File: src/rtl/maze_port_arbiter_pkg.sv
// Shared definitions for the maze port arbiter and the solver agents that talk to it:
// default index width, access-type encoding and agent-id width helper.
package maze_port_arbiter_pkg;

  localparam int MAZE_W_DEFAULT = 6;

  typedef enum logic {
    ACC_READ  = 1'b0,
    ACC_WRITE = 1'b1
  } acc_e;

  function automatic int id_w(input int n);
    return (n <= 2) ? 1 : $clog2(n);
  endfunction

endpackage

File: src/rtl/maze_port_arbiter_rr_pick.sv
// Combinational round-robin picker: first eligible agent after ptr, with wrap.
module maze_port_arbiter_rr_pick #(
  parameter int N  = 2,
  parameter int IW = 1
) (
  input  logic [N-1:0]  eligible,
  input  logic [IW-1:0] ptr,
  output logic [N-1:0]  onehot,
  output logic [IW-1:0] idx,
  output logic          any
);

  logic [IW-1:0] cand;

  always_comb begin
    onehot = '0;
    idx    = '0;
    any    = 1'b0;
    cand   = '0;
    for (int k = 1; k <= N; k++) begin
      cand = IW'((int'(ptr) + k) % N);
      if (!any && eligible[cand]) begin
        any          = 1'b1;
        idx          = cand;
        onehot[cand] = 1'b1;
      end
    end
  end

endmodule

File: src/rtl/maze_port_arbiter.sv
// Round-robin arbiter sharing the single synchronous maze RAM port among NUM_REQ solver agents,
// with a short access lock for atomic read-then-mark, pipelined read return and retirement tracking.
module maze_port_arbiter
  import maze_port_arbiter_pkg::*;
#(
  parameter int NUM_REQ    = 2,
  parameter int maze_width = MAZE_W_DEFAULT,
  parameter int LOCK_TO    = 15
) (
  input  logic                          clk,
  input  logic                          rst_n,
  input  logic [NUM_REQ-1:0]            req,
  input  logic [NUM_REQ-1:0]            req_we,
  input  logic [NUM_REQ-1:0]            req_lock,
  input  logic [NUM_REQ*maze_width-1:0] req_row,
  input  logic [NUM_REQ*maze_width-1:0] req_col,
  input  logic [NUM_REQ-1:0]            agent_done,
  input  logic                          maze_in,
  output logic [NUM_REQ-1:0]            gnt,
  output logic [NUM_REQ-1:0]            rvalid,
  output logic                          rdata,
  output logic [maze_width-1:0]         row,
  output logic [maze_width-1:0]         col,
  output logic                          maze_oe,
  output logic                          maze_we,
  output logic                          all_done
);

  localparam int IW = id_w(NUM_REQ);
  localparam int CW = $clog2(LOCK_TO);

  logic [maze_width-1:0] row_arr [NUM_REQ];
  logic [maze_width-1:0] col_arr [NUM_REQ];
  for (genvar g = 0; g < NUM_REQ; g++) begin : g_unpack
    assign row_arr[g] = req_row[g*maze_width +: maze_width];
    assign col_arr[g] = req_col[g*maze_width +: maze_width];
  end

  logic [NUM_REQ-1:0]    retired_q, retired_d, eligible, pick_oh;
  logic [IW-1:0]         ptr_q, ptr_d, owner_q, owner_d, pick_idx, win_idx;
  logic [IW-1:0]         tag1_id_q, tag1_id_d, tag2_id_q, tag2_id_d;
  logic                  tag1_vld_q, tag1_vld_d, tag2_vld_q, tag2_vld_d;
  logic                  pick_any, lock_q, lock_d, lock_eff, transfer;
  logic [CW-1:0]         idle_q, idle_d;
  logic [maze_width-1:0] row_q, row_d, col_q, col_d;
  logic                  oe_q, oe_d, we_q, we_d, rdata_q, rdata_d, all_done_q, all_done_d;
  logic [NUM_REQ-1:0]    rvalid_q, rvalid_d;
  acc_e                  acc;

  assign eligible = req & ~retired_q & ~agent_done;

  maze_port_arbiter_rr_pick #(.N(NUM_REQ), .IW(IW)) u_pick (
    .eligible (eligible),
    .ptr      (ptr_q),
    .onehot   (pick_oh),
    .idx      (pick_idx),
    .any      (pick_any)
  );

  // A retiring owner frees the port in the same cycle so others are not stalled.
  assign lock_eff = lock_q & ~agent_done[owner_q] & ~retired_q[owner_q];

  always_comb begin
    gnt      = '0;
    win_idx  = pick_idx;
    transfer = pick_any;
    if (lock_eff) begin
      win_idx      = owner_q;
      gnt[owner_q] = eligible[owner_q];
      transfer     = eligible[owner_q];
    end else begin
      gnt = pick_oh;
    end
  end

  always_comb begin
    row_d      = row_q;
    col_d      = col_q;
    oe_d       = 1'b0;
    we_d       = 1'b0;
    ptr_d      = ptr_q;
    acc        = acc_e'(req_we[win_idx]);
    lock_d     = lock_eff;
    owner_d    = owner_q;
    idle_d     = idle_q;
    tag1_vld_d = 1'b0;
    tag1_id_d  = win_idx;
    if (transfer) begin
      row_d      = row_arr[win_idx];
      col_d      = col_arr[win_idx];
      we_d       = (acc == ACC_WRITE);
      oe_d       = (acc == ACC_READ);
      ptr_d      = win_idx;
      tag1_vld_d = (acc == ACC_READ);
      idle_d     = '0;
      if (req_lock[win_idx]) begin
        lock_d  = 1'b1;
        owner_d = win_idx;
      end else begin
        lock_d  = 1'b0;
      end
    end else if (lock_eff) begin
      // Release as the counter reaches LOCK_TO-1, so a rival transfers LOCK_TO cycles after the owner.
      if (idle_q == CW'(LOCK_TO - 2)) begin
        lock_d = 1'b0;
        idle_d = '0;
      end else begin
        idle_d = idle_q + CW'(1);
      end
    end
    // Tag stage 2 lines up with maze_in; rdata/rvalid are captured from it.
    tag2_vld_d = tag1_vld_q;
    tag2_id_d  = tag1_id_q;
    rvalid_d   = tag2_vld_q ? (NUM_REQ'(1) << tag2_id_q) : '0;
    rdata_d    = tag2_vld_q ? maze_in : rdata_q;
    retired_d  = retired_q | agent_done;
    all_done_d = all_done_q | (&(retired_q | agent_done));
  end

  always_ff @(posedge clk or negedge rst_n) begin
    if (!rst_n) begin
      row_q      <= '0;
      col_q      <= '0;
      oe_q       <= 1'b0;
      we_q       <= 1'b0;
      ptr_q      <= IW'(NUM_REQ - 1);
      lock_q     <= 1'b0;
      owner_q    <= '0;
      idle_q     <= '0;
      tag1_vld_q <= 1'b0;
      tag1_id_q  <= '0;
      tag2_vld_q <= 1'b0;
      tag2_id_q  <= '0;
      rvalid_q   <= '0;
      rdata_q    <= 1'b0;
      retired_q  <= '0;
      all_done_q <= 1'b0;
    end else begin
      row_q      <= row_d;
      col_q      <= col_d;
      oe_q       <= oe_d;
      we_q       <= we_d;
      ptr_q      <= ptr_d;
      lock_q     <= lock_d;
      owner_q    <= owner_d;
      idle_q     <= idle_d;
      tag1_vld_q <= tag1_vld_d;
      tag1_id_q  <= tag1_id_d;
      tag2_vld_q <= tag2_vld_d;
      tag2_id_q  <= tag2_id_d;
      rvalid_q   <= rvalid_d;
      rdata_q    <= rdata_d;
      retired_q  <= retired_d;
      all_done_q <= all_done_d;
    end
  end

  assign row      = row_q;
  assign col      = col_q;
  assign maze_oe  = oe_q;
  assign maze_we  = we_q;
  assign rvalid   = rvalid_q;
  assign rdata    = rdata_q;
  assign all_done = all_done_q;

endmodule

File: config.mk
export PLATFORM = sky130hd
export DESIGN_NAME = maze_port_arbiter
export DESIGN_NICKNAME = d
export VERILOG_FILES = /design/src/rtl/maze_port_arbiter_pkg.sv /design/src/rtl/maze_port_arbiter_rr_pick.sv /design/src/rtl/maze_port_arbiter.sv
export SDC_FILE = /design/constraint.sdc
export NUM_CORES = 1
export LEC_CHECK = 0
export CORE_ASPECT_RATIO = 0.7
export CORE_MARGIN = 2
export CORE_UTILIZATION = 43
export DETAILED_ROUTE_END_ITERATION = 6
export HOLD_SLACK_MARGIN = 0.08
export PLACE_DENSITY = 0.79
export SLEW_MARGIN = 15
export SYNTH_ARGS = -nofsm -noshare
export SYNTH_HDL_FRONTEND = slang
export SYNTH_SLANG_ARGS = --single-unit
File: constraint.sdc
create_clock -name clk -period 2.2 [get_ports clk]
set_clock_uncertainty 0.1 [all_clocks]
set_input_delay 0.33 -clock clk [delete_from_list [all_inputs] [get_ports clk]]
set_output_delay 0.33 -clock clk [all_outputs]
set_load 0.01 [all_outputs]
# --- Word level (Yosys, flattened, before mapping) ---
# Index checks and enable logic that the tools add are counted.
word_totals:
  register_bits: 30
  in_bits: 35
  out_inout_bits: 20
  elab_cells: 95
classes:
  addsub: 3
  n_lt_le_gt_ge: 8
  eq_ne: 1
  shift: 1
  muxes: 45
  n_bitwise: 14
  n_reduce_logical: 8
ops:
  columns: ["operator", "n"]
  rows:
  - ["$mux W6", 6]
  - ["$mux W1", 29]
  - ["$mux W4", 3]
  - ["$lt A1 B2 Y1 const B", 4]
  - ["$mux W2", 4]
  - ["$and A2 B2 Y2", 3]
  - ["$add A4 B1 Y4 const B", 1]
  - ["$eq A4 B4 Y1 const B", 1]
  - ["$logic_and A1 B1 Y1", 4]
  - ["$not A2 Y2", 2]
  - ["$or A2 B2 Y2", 2]
  - ["$reduce_and A2 Y1", 2]
  - ["$demux W1 S1", 3]
  - ["$ge A1 B1 Y1 const B", 3]
  - ["$not A1 Y1", 3]
  - ["$add A1 B1 Y1 const B", 2]
  - ["$and A1 B1 Y1", 2]
  - ["$ge A2 B2 Y1 const B", 1]
  - ["$not A1 Y2", 1]
  - ["$reduce_bool A2 Y1", 1]
  - ["$shl A1 B1 Y2 const A", 1]
  - ["$logic_not A1 Y1", 1]
  - ["$or A1 B1 Y1", 1]

# --- Logic depth before layout (Yosys ltp) ---
# Gate-level depths: netlist of the first run.
depth:
  depth_word: 14
  depth_mapped: 6
  ltp_nobuf: 6

# --- Hierarchy ---
# From an unflattened synthesis of the first run, not the netlist that was laid out.
unflattened:
  cells_unflattened: 133
  hier_area_um2: 1451.4
modules_own_cells:
  columns: ["mod", "n_inst", "cells_per_inst", "area_per_inst_um2", "seq_area_each_um2"]
  rows:
  - ["maze_port_arbiter", 1, 128, 1418.9, 752.0]
  - ["maze_port_arbiter_rr_pick", 1, 5, 32.5, 0.0]

# --- Worst setup path after synthesis of the first run ---
# Ideal clock, no wire load.
synth_path:
  kind: "reg2out"
  start: "reg retired_q[0]"
  end: "out gnt[1]"
  t_arrival_ns: 1.689
  required_time_ns: 1.770
  setup_slack_ns: 0.081
  path_stages_with_launch: 6
  n_path_buf: 2
  path_cell_list: "dfrtp_1 > or4b_1 > buf_2 > and2_4 > buf_6 > a211oi_1"
synth_between:
  elab_chain_cells: 10
  word_cells_on_any_way: 21
  cone_classes: "mux (12); bitwise (7); reduce/logical (2)"
synth_lines:
  columns: ["element", "line", "source"]
  rows:
  - ["start: declaration", "maze_port_arbiter.sv:39", "logic [NUM_REQ-1:0] retired_q, retired_d, eligible, pick_oh;"]
  - ["start signal: assignment", "maze_port_arbiter.sv:153", "retired_q <= retired_d;"]
  - ["$not A2 Y2", "maze_port_arbiter.sv:50", "assign eligible = req & ~retired_q & ~agent_done;"]
  - ["$and A2 B2 Y2 (2 in a row)", "maze_port_arbiter.sv:50", null]
  - ["$mux W1 (implied by the code) (2 in a row)", "maze_port_arbiter_rr_pick.sv:22", "if (!any && eligible[cand]) begin"]
  - ["$mux W1", "maze_port_arbiter_rr_pick.sv:22", null]
  - ["$logic_not A1 Y1", "maze_port_arbiter_rr_pick.sv:22", null]
  - ["$logic_and A1 B1 Y1", "maze_port_arbiter_rr_pick.sv:22", null]
  - ["$mux W2", "maze_port_arbiter_rr_pick.sv:22", null]
  - ["$mux W2 *", "maze_port_arbiter.sv:67", "if (lock_eff) begin"]
  - ["end: declaration", "maze_port_arbiter.sv:19", "output logic [NUM_REQ-1:0] gnt,"]
# Every way passes the cells marked *; elsewhere a longest branch is shown, timed or not. The select of a mux whose other input is x is not followed.

# --- Worst setup path in the final report of the first run ---
layout_path:
  start: "reg owner_q"
  end: "out gnt[1]"
layout_between:
  elab_chain_cells: 6
  word_cells_on_any_way: 17
  cone_classes: "order compare (2); mux (9); bitwise (5); reduce/logical (1)"
layout_lines:
  columns: ["element", "line", "source"]
  rows:
  - ["start: declaration", "maze_port_arbiter.sv:40", "logic [IW-1:0] ptr_q, ptr_d, owner_q, owner_d, pick_idx, win_idx;"]
  - ["start signal: assignment", "maze_port_arbiter.sv:145", "owner_q <= owner_d;"]
  - ["$lt A1 B2 Y1 (implied by the code) (tied with other cells)", "maze_port_arbiter.sv:69", "gnt[owner_q] = eligible[owner_q];"]
  - ["$logic_and A1 B1 Y1 (implied by the code) / $mux W1 (equally long branches)", "maze_port_arbiter.sv:69, maze_port_arbiter.sv:61", null]
  - ["$mux W1 (implied by the code) / $not A1 Y1 (equally long branches)", "maze_port_arbiter.sv:69, maze_port_arbiter.sv:61", null]
  - ["$demux W1 S1 / $and A1 B1 Y1 (equally long branches)", "maze_port_arbiter.sv:69, maze_port_arbiter.sv:61", null]
  - ["$and A2 B2 Y2 (no source line) / $and A1 B1 Y1 (equally long branches)", null, null]
  - ["$mux W2 *", "maze_port_arbiter.sv:67", null]
# Marked as above.

==> impl_results.md, run 1 <==
* Fin nets at 262
* Max cap viols at 0
* WL/cell at 17.2 µm
* Worst setup SP type: flip-flop
* Antenna-violating nets left at 0
* Via count at 1506
* Syn Inst Count at 147
* RSZ-0062 raised after global routing: yes
* Critical setup path kind: reg -> out
* Pin count of the biggest net entering global routing at 31
* Initial antenna violation count at 0
* Grt met3 use at 0.106
* Ports at 55
* Yosys warns at 0
* Final hold vios at 0
* Relative slew slack at 0.543
* Failing checks: setup timing
* Total clock buffers created by CTS at 5
* Pint at 1020 µW
* Clock Power Share at 0.335
* Hold buffers post-CTS at 0
* Total grt overflow at 0
* Busiest grt layer: met2
* Combined area of the multi-input logic cells at 653 µm²
* I/O Buffers at 54
* Pins Over Slew Limit at 0
* Post-Route WL at 4540 µm
* Crit Path Max Fanout at 3
* Post-synth EDFFs at 0
* Die span in x at 73.0 µm
* Initial Utilization at 0.452
* Worst hold start: tag1_id_q
* Post-synthesis sequential area ratio at 0.525
* Post-route setup slack at -0.0316 ns
* Fraction of registers with async set/reset at 1.00
* # rows at 17
* M1 GR Usage at 0.309
* Final worst-path cycle share at 1.01
* Final GP Congestion at 0.911
* Reg area at 752 µm²
* Setup crit end kind: output pin
* Core region area at 3170 µm²
* Syn Nets at 184
* Pleak at 0.000981 µW
* Final min period at 2.23 ns
* DRC at 0
* Antenna diodes at 0
* Synth-to-Final Area Change at 61.6%
* Die height at 52.3 µm
* CTS sink count at 30
* Syn avg cell area at 9.74 µm²
* Vias in the first global route at 1594
* Critical path arrival at 1.80 ns
* FMAX at 448 MHz
* Place WS at -0.633 ns
* Combinational Power Share at 0.196
* Synth Register Bits at 30
* WHS at 0.259 ns
* Seq pwr share at 0.469
* Final core occ at 0.730
* First-pass GRT wire length at 7200 µm
* Syn Std Cell Area at 1430 µm²
* Switch share at 0.245
* Endpoints failing setup at 2
* HP Class: reg -> reg
* Top FF cell, synth: dfrtp_1
* Clock Tree Root: clkbuf_8
* Filler instances at 209
* Max IR drop VDD at 0.357 mV
* Die ar. at 3810 µm²
* Drt initial violations at 108
* Status: complete, but fails checks
* Critical Path Start: owner_q
* Initial DRT Pass Iterations at 4
* CTS H-tree depth at 2
* CTS tree: done
* Clk_lat worst skew at 0.28 ns
* Via density at 5.70
* Clk slew on worst S/H paths at 0.06 ns
* GRT Overall Usage at 0.259
* Power Density at 586 nW/µm²
* Grt met2 use at 0.417
* Worst R2R Start: lock_q
* Yosys cell types at 36
* Hpwl dp at 3000 µm
* Crit path required time at 1.77 ns
* Tightest Pin Transition at 0.686 ns
* Longest Clk Path Bufs at 2
* Layout cells sized above 1 at 0.208
* Psw at 332 µW
-- cell type report --
class                           count  share of cell area
Inverter                            4             0.00649
Multi-Input combinational cell    102               0.282
Timing Repair Buffer               82               0.326
Sequential cell                    30               0.325
Tap cell                           38              0.0206
Clock buffer                        7              0.0373
Clock inverter                      1             0.00216
-- cells in the mapped netlist (2+ instances only) --
cell | instances | share of area
nor2_1 | 5 | 0.013
and2_1 | 2 | 0.0087
and3_1 | 3 | 0.013
buf_2 | 2 | 0.0070
o21ai_0 | 17 | 0.059
clkbuf_1 | 8 | 0.021
inv_1 | 4 | 0.010
a31oi_1 | 13 | 0.057
nand3_1 | 15 | 0.052
nor2b_1 | 2 | 0.0087
nand2_1 | 3 | 0.0079
ha_1 | 2 | 0.017
a21oi_1 | 19 | 0.066
dfrtp_1 | 29 | 0.51
or3_1 | 2 | 0.0087
-- final timing paths --
check,endpoint,slack [ns],depth (start not counted)
max,gnt[1],-0.03,4
min,tag2_id_q,0.26,0
max reg2reg,col[5],0.04,7
min reg2reg,tag2_id_q,0.26,0
max in group asynchronous,ptr_q,1.33,2
min in group asynchronous,idle_q[2],0.34,2
-- cell usage in the layout, fill, tap and decap left out, types with 3 or more instances in the layout --
cell type / count
a21oi_1: 18
a31oi_1: 13
and3_1: 3
buf_4: 26
clkbuf_8: 6
clkdlybuf4s50_1: 50
dfrtp_1: 29
inv_1: 4
nand2_1: 3
nand3_1: 15
nor2_1: 5
o21ai_0: 16
-- what timing repair did --
item,4_1_cts,5_1_grt
gates cloned,0,0
hold endpoints to repair,0,0
resized for setup,17,3
setup buffers,5,0
setup endpoints to repair,6,16
pin swaps,4,2
-- power by group through the flow --
stage	Clock (µW)	Sequential, µW	Combinational (µW)
3_5_place_dp	0	642	257
4_1_cts	457	635	265
6_report	453	636	266
3_3_place_gp	0	642	247
2_1_floorplan	0	659	56.0
5_1_grt	487	642	287
-- worst max-delay path, stage by stage (launching register included) --
cell and delay (ns):
dfrtp_1 0.40, or4b_4 0.53, and2_4 0.19, a211oi_4 0.23, buf_2 0.17
-- cells by family (layout without fill, tap and decap cells) --
group | after synthesis | count (layout) | synth area share
mux | 2 | 2 | 0.0149
simple gates | 40 | 40 | 0.163
compound gates | 58 | 58 | 0.233
flops | 30 | 30 | 0.525
fa+ha+maj | 2 | 2 | 0.0175
buf+inv | 15 | 94 | 0.0463
-- routing by layer --
| layer | up-vias | part of all wire |
|---|---|---|
| met1 | 729 | 0.43 |
| met4 | 0 | 0.019 |
| met3 | 13 | 0.062 |
| met5 | - | 0 |
| li1 | 702 | - |
| met2 | 62 | 0.49 |
-- state kept, by name, summed over array words and instances, names as in the netlist, 2 cells and up --
signal and cells:
row 6, rvalid 2, idle_q 4, retired_q 2
col 6
-- through the flow --
step	instance area [µm²]	cells	total power, µW	TNS [ns]
floorplan	1430	147	715	0
global placement	2150	251	889	-4.33
detailed placement	2150	251	899	-5.79
CTS	2300	264	1360	-0.0338
global route	2310	264	1420	-0.188
finish	2310	264	1360	-0.0391
(Power assumes the default switching activity.)
==> run 2: changes to the inputs <==
Settings changed: CORE_MARGIN 2 to not set.
==> run 2 against run 1 <==
Against the previous run: the flow finishes with violations (DRC, setup timing); power down 4.1%; highest routed layer unchanged; first-iteration DRC count up 60%; die area down 6.5%; maximum frequency up 1.2%.
==> impl_results.md, run 2 (synthesis gave the netlist of run 1 again) <==
* Via count at 1513
* Combinational Power Share at 0.196
* Switch share at 0.240
* # rows at 17
* Psw at 311 µW
* Total clock buffers created by CTS at 5
* Antenna-violating nets left at 0
* CTS sink count at 30
* Clock Tree Root: clkbuf_8
* WL/cell at 15.7 µm
* Fin nets at 261
* Hold buffers post-CTS at 0
* FMAX at 454 MHz
* GRT Overall Usage at 0.256
* Post-Route WL at 4130 µm
* Final worst-path cycle share at 1.00
* Pleak at 0.000970 µW
* Commonest cells after routing, fill and taps aside: clkdlybuf4s50_1 (50), dfrtp_1 (29), buf_4 (24)
* Initial antenna violation count at 0
* Crit Path Max Fanout at 4
* Place WS at -0.610 ns
* Worst R2R Start: lock_q
* CTS H-tree depth at 2
* DRC at 1
* Setup crit end kind: output pin
* Endpoints failing setup at 1
* Crit path to: gnt[1]
* HP Class: reg -> reg
* RSZ-0062 raised after global routing: yes
* Synth-to-Final Area Change at 59.4%
* Final hold vios at 0
* Layout cells sized above 1 at 0.187
* Die height at 50.3 µm
* Final min period at 2.20 ns
* Core region area at 3170 µm²
* Most common cell after layout, fill and taps aside: clkdlybuf4s50_1
* Die ar. at 3570 µm²
* Critical Path Start: lock_q
* First-pass GRT wire length at 6770 µm
* Clk_lat worst skew at 0.27 ns
* Via density at 5.75
* Initial DRT Pass Iterations at 7
* Hpwl dp at 3040 µm
* Critical path arrival at 1.77 ns
* I/O Buffers at 54
* Post-route setup slack at -0.00430 ns
* Crit path required time at 1.77 ns
* Failing checks: DRC, setup timing
* Clock Power Share at 0.315
* Antenna diodes at 0
* Ports at 55
* Pint at 989 µW
* Pins Over Slew Limit at 0
* Power Density at 570 nW/µm²
* Pin count of the biggest net entering global routing at 31
* CTS tree: done
* Seq pwr share at 0.489
* Status: complete, but fails checks
* Longest Clk Path Bufs at 2
* Drt initial violations at 173
* R2R Path End: row[4]
* Worst setup SP type: flip-flop
* Relative slew slack at 0.690
* Vias in the first global route at 1471
* Die span in x at 71.0 µm
* Initial Utilization at 0.452
* Max IR drop VDD at 0.403 mV
* Max cap viols at 0
* Clk slew on worst S/H paths at 0.06 ns
* Worst Reg-to-Reg Cells at 8
* Tightest Pin Transition at 0.458 ns
* Flop2flop setup slack at 0.14 ns
* Tot Pwr at 1300 µW
* Critical setup path kind: reg -> out
* Final GP Congestion at 0.943
* Total grt overflow at 0
## run 2: changes by cell type in the layout (fill, tap and decap cells not counted), sizes merged
cell    before  now
clkbuf       7    8
buf         30   29
clkinv       1    0
## run 2: metal layers
metal  track usage  part of all wire
met1         0.308              0.41
met2         0.396              0.48
met3        0.0984             0.095
met4         0.143             0.015
met5             0                 0
## run 2: final cells by class
cell class,count,area [µm²]
fillers,210,887
repair buffers,81,759
clock buffers,8,80.1
inverters,4,15.0
multi-input cells,102,628
well taps,38,47.5
flip-flops and latches,30,752
## run 2: timing repair
item | 4_1_cts | 5_1_grt
pin swaps | 4 | 3
endpoints found under the setup margin | 3 | 2
resized for setup | 15 | 1
buffers inserted | 1 | 2
## run 2: worst min path at each step
stage / start / end / slack, ns / cells past startpoint
2_1_floorplan: rst_n / all_done / -0.07 / 0
3_3_place_gp: tag1_id_q / tag2_id_q / 0.23 / 0
3_5_place_dp: tag1_id_q / tag2_id_q / 0.24 / 0
4_1_cts: tag1_id_q / tag2_id_q / 0.25 / 0
5_1_grt: tag1_id_q / tag2_id_q / 0.27 / 0
6_report: tag1_id_q / tag2_id_q / 0.25 / 0
## run 2: metrics by stage
step           hold slack (ns)   util   TNS, ns  instances  area [µm²]
4_1_cts                  0.253  0.714  -0.00326        261        2260
3_5_place_dp             0.240  0.686     -5.12        252        2170
5_1_grt                  0.270  0.720    -0.135        263        2280
6_report                 0.251  0.720  -0.00430        263        2280
2_1_floorplan          -0.0656      -         0        147        1430
3_3_place_gp             0.232  0.686     -3.92        252        2170
## run 2: power by group through the flow
stage | combinational [µW] | sequential [µW] | clock, µW
5_1_grt | 274 | 641 | 459
6_report | 255 | 636 | 410
3_3_place_gp | 247 | 642 | 0
4_1_cts | 256 | 636 | 415
2_1_floorplan | 56.0 | 659 | 0
3_5_place_dp | 256 | 643 | 0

========

# [The task]
Reproduce word for word the material above, beginning with the line that contains "use at 0.417" and ending with the line that contains "gates cloned,0,0".

# [Exercise output]
* Grt met2 use at 0.417
* Worst R2R Start: lock_q
* Yosys cell types at 36
* Hpwl dp at 3000 µm
* Crit path required time at 1.77 ns
* Tightest Pin Transition at 0.686 ns
* Longest Clk Path Bufs at 2
* Layout cells sized above 1 at 0.208
* Psw at 332 µW
-- cell type report --
class                           count  share of cell area
Inverter                            4             0.00649
Multi-Input combinational cell    102               0.282
Timing Repair Buffer               82               0.326
Sequential cell                    30               0.325
Tap cell                           38              0.0206
Clock buffer                        7              0.0373
Clock inverter                      1             0.00216
-- cells in the mapped netlist (2+ instances only) --
cell | instances | share of area
nor2_1 | 5 | 0.013
and2_1 | 2 | 0.0087
and3_1 | 3 | 0.013
buf_2 | 2 | 0.0070
o21ai_0 | 17 | 0.059
clkbuf_1 | 8 | 0.021
inv_1 | 4 | 0.010
a31oi_1 | 13 | 0.057
nand3_1 | 15 | 0.052
nor2b_1 | 2 | 0.0087
nand2_1 | 3 | 0.0079
ha_1 | 2 | 0.017
a21oi_1 | 19 | 0.066
dfrtp_1 | 29 | 0.51
or3_1 | 2 | 0.0087
-- final timing paths --
check,endpoint,slack [ns],depth (start not counted)
max,gnt[1],-0.03,4
min,tag2_id_q,0.26,0
max reg2reg,col[5],0.04,7
min reg2reg,tag2_id_q,0.26,0
max in group asynchronous,ptr_q,1.33,2
min in group asynchronous,idle_q[2],0.34,2
-- cell usage in the layout, fill, tap and decap left out, types with 3 or more instances in the layout --
cell type / count
a21oi_1: 18
a31oi_1: 13
and3_1: 3
buf_4: 26
clkbuf_8: 6
clkdlybuf4s50_1: 50
dfrtp_1: 29
inv_1: 4
nand2_1: 3
nand3_1: 15
nor2_1: 5
o21ai_0: 16
-- what timing repair did --
item,4_1_cts,5_1_grt
gates cloned,0,0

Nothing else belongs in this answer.